===== config.mk =====
export PLATFORM = sky130hd
export DESIGN_NAME = flash_clock_div_and_security_regs
export DESIGN_NICKNAME = d
export VERILOG_FILES = /design/src/flash_regs_pkg.sv /design/src/timing_clk_if.sv /design/src/timing_clock_gen.sv /design/src/flash_clock_div_and_security_regs.sv
export SDC_FILE = /design/constraint.sdc
export NUM_CORES = 1
export LEC_CHECK = 0
export BUFFER_PORTS_ARGS = -buffer_cell sky130_fd_sc_hd__buf_2
export CAP_MARGIN = 20
export CELL_PAD_IN_SITES_DETAIL_PLACEMENT = 0
export CELL_PAD_IN_SITES_GLOBAL_PLACEMENT = 1
export CORE_MARGIN = 3
export CORE_UTILIZATION = 31
export CTS_CLUSTER_DIAMETER = 80
export DETAILED_ROUTE_END_ITERATION = 10
export HOLD_SLACK_MARGIN = 0.05
export PLACE_DENSITY_LB_ADDON = 0.1
export REMOVE_ABC_BUFFERS = 1
export SETUP_SLACK_MARGIN = 0.4
export SYNTH_ARGS = -nofsm -noshare
export SYNTH_HDL_FRONTEND = slang
export SYNTH_SLANG_ARGS = --single-unit

===== constraint.sdc =====
create_clock -name mclk -period 2.4 [get_ports mclk]
set_input_delay 0.36 -clock mclk [delete_from_list [all_inputs] [get_ports mclk]]
set_output_delay 0.36 -clock mclk [all_outputs]
set_load 0.1 [all_outputs]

▸ Work request: Each record should come back exactly as written.

▸ Output of the exercise:
===== config.mk =====
export PLATFORM = sky130hd
export DESIGN_NAME = flash_clock_div_and_security_regs
export DESIGN_NICKNAME = d
export VERILOG_FILES = /design/src/flash_regs_pkg.sv /design/src/timing_clk_if.sv /design/src/timing_clock_gen.sv /design/src/flash_clock_div_and_security_regs.sv
export SDC_FILE = /design/constraint.sdc
export NUM_CORES = 1
export LEC_CHECK = 0
export BUFFER_PORTS_ARGS = -buffer_cell sky130_fd_sc_hd__buf_2
export CAP_MARGIN = 20
export CELL_PAD_IN_SITES_DETAIL_PLACEMENT = 0
export CELL_PAD_IN_SITES_GLOBAL_PLACEMENT = 1
export CORE_MARGIN = 3
export CORE_UTILIZATION = 31
export CTS_CLUSTER_DIAMETER = 80
export DETAILED_ROUTE_END_ITERATION = 10
export HOLD_SLACK_MARGIN = 0.05
export PLACE_DENSITY_LB_ADDON = 0.1
export REMOVE_ABC_BUFFERS = 1
export SETUP_SLACK_MARGIN = 0.4
export SYNTH_ARGS = -nofsm -noshare
export SYNTH_HDL_FRONTEND = slang
export SYNTH_SLANG_ARGS = --single-unit

===== constraint.sdc =====
create_clock -name mclk -period 2.4 [get_ports mclk]
set_input_delay 0.36 -clock mclk [delete_from_list [all_inputs] [get_ports mclk]]
set_output_delay 0.36 -clock mclk [all_outputs]
set_load 0.1 [all_outputs]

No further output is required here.